Scan Document

Scan extracted document text for the same risk signals as the prompt scanner — PII, cultural knowledge, education data, re-identification, and prompt injection. Ideal for scanning file uploads, pasted documents, or any large text payload before it reaches an LLM.
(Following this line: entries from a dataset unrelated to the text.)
File: src/hw/rtl/saif_ram.sv
// generic single write port memory with registered read data
module saif_ram #(
	parameter int WIDTH   = 48,
	parameter int ENTRIES = 16,
	localparam int AW     = (ENTRIES > 1) ? $clog2(ENTRIES) : 1
) (
	input  logic             clk,
	input  logic             we,
	input  logic [AW-1:0]    waddr,
	input  logic [WIDTH-1:0] wdata,
	input  logic [AW-1:0]    raddr,
	output logic [WIDTH-1:0] rdata
);

	logic [WIDTH-1:0] mem [ENTRIES];

	// write port
	always_ff @(posedge clk) begin
		if (we) begin
			mem[waddr] <= wdata;
		end
	end

	// read port, registered read data
	always_ff @(posedge clk) begin
		rdata <= mem[raddr];
	end

endmodule

File: src/hw/rtl/saif_ctrl.sv
// sequencer: walks the table, keeps valid bits, builds the result word
module saif_ctrl import saif_pkg::*; (
	input  logic              clk,
	input  logic              arst_n,
	input  logic              start,
	input  logic [1:0]        cmd,
	input  logic [ADDR_W-1:0] addr,
	input  logic [ADDR_W-1:0] rd_data,
	output logic              busy,
	output mem_req_t          mem_req,
	output logic              done,
	output logic [1:0]        status,
	output logic              drop
);

	state_t            state_q, state_d;
	logic [1:0]        cmd_q;
	logic [ADDR_W-1:0] addr_q;
	logic [IDX_W-1:0]  idx_q;
	logic              free_found_q;
	logic [IDX_W-1:0]  free_idx_q;
	logic [DEPTH-1:0]  valid_q;
	logic              done_q;
	logic [1:0]        status_q;
	logic              drop_q;

	logic              accept;
	logic              cur_valid;
	logic              match;
	logic              last;
	logic              finish;
	logic              free_any;
	logic [IDX_W-1:0]  free_now;
	logic              set_valid;
	logic              clr_valid;
	status_t           res_status;
	logic              res_drop;

	assign accept    = start && (state_q == S_IDLE);
	assign cur_valid = valid_q[idx_q];
	assign match     = cur_valid && (rd_data[CMP_W-1:0] == addr_q[CMP_W-1:0]);
	assign last      = (idx_q == IDX_W'(DEPTH - 1));
	assign free_any  = free_found_q || !cur_valid;
	assign free_now  = free_found_q ? free_idx_q : idx_q;

	// next state
	always_comb begin
		state_d = state_q;
		case (state_q)
			S_IDLE: begin
				if (start) state_d = S_WALK;
			end
			S_WALK: begin
				if (match || last) state_d = S_IDLE;
			end
			default: state_d = S_IDLE;
		endcase
	end

	// outputs of the walk: memory request, result and valid updates
	always_comb begin
		finish         = 1'b0;
		set_valid      = 1'b0;
		clr_valid      = 1'b0;
		res_status     = STAT_DONE;
		res_drop       = 1'b0;
		mem_req.we     = 1'b0;
		mem_req.waddr  = free_now;
		mem_req.wdata  = addr_q;
		mem_req.raddr  = '0;
		case (state_q)
			S_IDLE: begin
				mem_req.raddr = '0;
			end
			S_WALK: begin
				mem_req.raddr = idx_q + IDX_W'(1);
				finish        = match || last;
				if (finish) begin
					case (cmd_t'(cmd_q))
						CMD_CHECK: begin
							res_drop = match;
						end
						CMD_ADD: begin
							if (match) begin
								res_status = STAT_LISTED;
							end else if (free_any) begin
								mem_req.we = 1'b1;
								set_valid  = 1'b1;
							end else begin
								res_status = STAT_FULL;
							end
						end
						CMD_REMOVE: begin
							if (match) clr_valid = 1'b1;
							else res_status = STAT_NOT_LISTED;
						end
						default: res_status = STAT_DONE;
					endcase
				end
			end
			default: mem_req.raddr = '0;
		endcase
	end

	// control state and valid bits
	always_ff @(posedge clk or negedge arst_n) begin
		if (!arst_n) begin
			state_q      <= S_IDLE;
			valid_q      <= '0;
			done_q       <= 1'b0;
			free_found_q <= 1'b0;
		end else begin
			state_q <= state_d;
			done_q  <= finish;
			if (accept) begin
				free_found_q <= 1'b0;
			end else if (state_q == S_WALK && !cur_valid) begin
				free_found_q <= 1'b1;
			end
			if (set_valid) valid_q[free_now] <= 1'b1;
			if (clr_valid) valid_q[idx_q] <= 1'b0;
		end
	end

	// payload registers for the word in flight and the result word
	always_ff @(posedge clk) begin
		if (accept) begin
			cmd_q  <= cmd;
			addr_q <= addr;
			idx_q  <= '0;
		end else if (state_q == S_WALK) begin
			idx_q <= idx_q + IDX_W'(1);
			if (!free_found_q) free_idx_q <= idx_q;
		end
		if (finish) begin
			status_q <= res_status;
			drop_q   <= res_drop;
		end
	end

	assign busy   = (state_q == S_WALK);
	assign done   = done_q;
	assign status = status_q;
	assign drop   = drop_q;

endmodule
File: src/rtl/qost_pkg.sv
package qost_pkg;

    localparam int IMG_W = 1024;
    localparam int IMG_H = 1024;
    localparam int MAX_STEPS = 64;

    localparam int PC_W = 4;
    localparam int STEP_W = 7;
    localparam int PIX_W = 26;

    localparam logic [2:0] CFG_CONST_RE = 3'd0;
    localparam logic [2:0] CFG_CONST_IM = 3'd1;
    localparam logic [2:0] CFG_LEFT     = 3'd2;
    localparam logic [2:0] CFG_TOP      = 3'd3;
    localparam logic [2:0] CFG_X_SCALE  = 3'd4;
    localparam logic [2:0] CFG_Y_SCALE  = 3'd5;
    localparam logic [2:0] CFG_STEPS    = 3'd6;

    localparam logic [STEP_W-1:0] STEPS_RESET = 7'd25;

    localparam logic [1:0] DIFF_NONE = 2'd0;
    localparam logic [1:0] DIFF_X    = 2'd1;
    localparam logic [1:0] DIFF_Y    = 2'd2;

    localparam logic [2:0] MUL_NONE = 3'd0;
    localparam logic [2:0] MUL_DX   = 3'd1;
    localparam logic [2:0] MUL_DY   = 3'd2;
    localparam logic [2:0] MUL_RR   = 3'd3;
    localparam logic [2:0] MUL_II   = 3'd4;
    localparam logic [2:0] MUL_RI   = 3'd5;

    localparam logic [1:0] ACC_NONE = 2'd0;
    localparam logic [1:0] ACC_LOAD = 2'd1;
    localparam logic [1:0] ACC_SUB  = 2'd2;

    localparam logic [2:0] WR_NONE = 3'd0;
    localparam logic [2:0] WR_X    = 3'd1;
    localparam logic [2:0] WR_Y    = 3'd2;
    localparam logic [2:0] WR_Z    = 3'd3;
    localparam logic [2:0] WR_OLD  = 3'd4;

    localparam logic JMP_NEXT = 1'b0;
    localparam logic JMP_EMIT = 1'b1;

    localparam logic [PC_W-1:0] PC_LOOP = 4'd4;

    typedef struct packed {
        logic [1:0]      diff;
        logic [2:0]      mul;
        logic [1:0]      acc;
        logic [2:0]      wr;
        logic            jmp;
        logic [PC_W-1:0] target;
    } t_ctrl;

    typedef struct packed {
        logic        outside;
        logic [15:0] from_x;
        logic [15:0] from_y;
        logic [15:0] to_x;
        logic [15:0] to_y;
    } t_dp_stat;

    typedef struct packed {
        logic emit;
        logic last;
    } t_emit;

    localparam t_ctrl CTRL_NOP = '{DIFF_NONE, MUL_NONE, ACC_NONE, WR_NONE, JMP_NEXT, '0};

    function automatic t_ctrl ucode(input logic [PC_W-1:0] pc);
        t_ctrl w;
        w = CTRL_NOP;
        case (pc)
            4'd0:  w.diff = DIFF_X;
            4'd1:  begin w.mul = MUL_DX; w.diff = DIFF_Y; end
            4'd2:  begin w.mul = MUL_DY; w.wr = WR_X; end
            4'd3:  w.wr = WR_Y;
            4'd4:  begin w.mul = MUL_RR; w.wr = WR_OLD; end
            4'd5:  begin w.mul = MUL_II; w.acc = ACC_LOAD; end
            4'd6:  begin w.mul = MUL_RI; w.acc = ACC_SUB; end
            4'd7:  w.wr = WR_Z;
            4'd8:  w.diff = DIFF_X;
            4'd9:  begin w.mul = MUL_DX; w.diff = DIFF_Y; end
            4'd10: begin w.mul = MUL_DY; w.wr = WR_X; end
            4'd11: w.wr = WR_Y;
            4'd12: begin w.jmp = JMP_EMIT; w.target = PC_LOOP; end
            default: w = CTRL_NOP;
        endcase
        return w;
    endfunction

    function automatic logic [31:0] sat32(input logic signed [41:0] v);
        logic [31:0] r;
        if (v > 42'sd2147483647) begin
            r = 32'h7FFF_FFFF;
        end else if (v < -42'sd2147483648) begin
            r = 32'h8000_0000;
        end else begin
            r = v[31:0];
        end
        return r;
    endfunction

    function automatic logic [15:0] sat16(input logic signed [PIX_W-1:0] v);
        logic [15:0] r;
        if (v > PIX_W'(32767)) begin
            r = 16'h7FFF;
        end else if (v < -PIX_W'(32768)) begin
            r = 16'h8000;
        end else begin
            r = v[15:0];
        end
        return r;
    endfunction

endpackage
Plan requirement: Document scanning requires the documentScanning feature, available on Professional plans and above.

POST

/v1/scan/document

Scan document content for risk signals. Requires the documentScanning plan feature.

Request Body

Parameter	Type	Required	Description
`content`	string	Yes	The extracted document text to scan (max 500,000 characters)
`filename`	string	No	Original filename for audit context (e.g. "report.pdf")
`mime_type`	string	No	MIME type of the source document (e.g. "application/pdf")
`metadata`	object	No	Arbitrary key-value metadata attached to the scan

Response

200 OK

{
  "tier": "red",
  "action": "block",
  "risk_score": 82,
  "signals": [
    {
      "domain": "pii",
      "type": "ssn",
      "confidence": 0.95,
      "weight": 60
    },
    {
      "domain": "cultural",
      "type": "ceremony_reference",
      "confidence": 0.80,
      "weight": 35
    }
  ],
  "explanation": "Detected SSN and indigenous ceremony reference...",
  "sanitized_prompt": "[REDACTED SSN] ... [CULTURAL_REFERENCE]",
  "token_id": null,
  "active_domains": ["pii", "education", "cultural", "reidentification", "injection"],
  "latency_ms": 14,
  "document_metadata": {
    "filename": "intake-form.pdf",
    "mime_type": "application/pdf"
  }
}

Response Fields

Parameter	Type	Required	Description
`tier`	"green" \| "yellow" \| "red"	Yes	Risk classification tier
`action`	"allow" \| "flag" \| "block"	Yes	Recommended action
`risk_score`	number	Yes	Aggregate risk score (0-100)
`signals`	Signal[]	Yes	Array of detected risk signals
`explanation`	string	Yes	Human-readable explanation of findings
`sanitized_prompt`	string \| null	Yes	Content with sensitive data redacted (yellow/red tier)
`token_id`	string \| null	Yes	Confirmation token for yellow tier scans
`active_domains`	string[]	Yes	Detection domains that were active
`latency_ms`	number	Yes	Processing time in milliseconds
`document_metadata`	object	Yes	Echo of filename and mime_type from the request

Examples

cURL

curl -X POST https://indigiarmor.com/v1/scan/document \
  -H "Authorization: Bearer ia_sk_..." \
  -H "Content-Type: application/json" \
  -d '{
    "content": "Student transcript for Jane Doe, SSN 123-45-6789...",
    "filename": "transcript.pdf",
    "mime_type": "application/pdf"
  }'

SDK

const result = await armor.scanDocument({
  content: extractedText,
  filename: 'transcript.pdf',
  mime_type: 'application/pdf',
});

if (result.action === 'block') {
  console.log('Blocked:', result.explanation);
}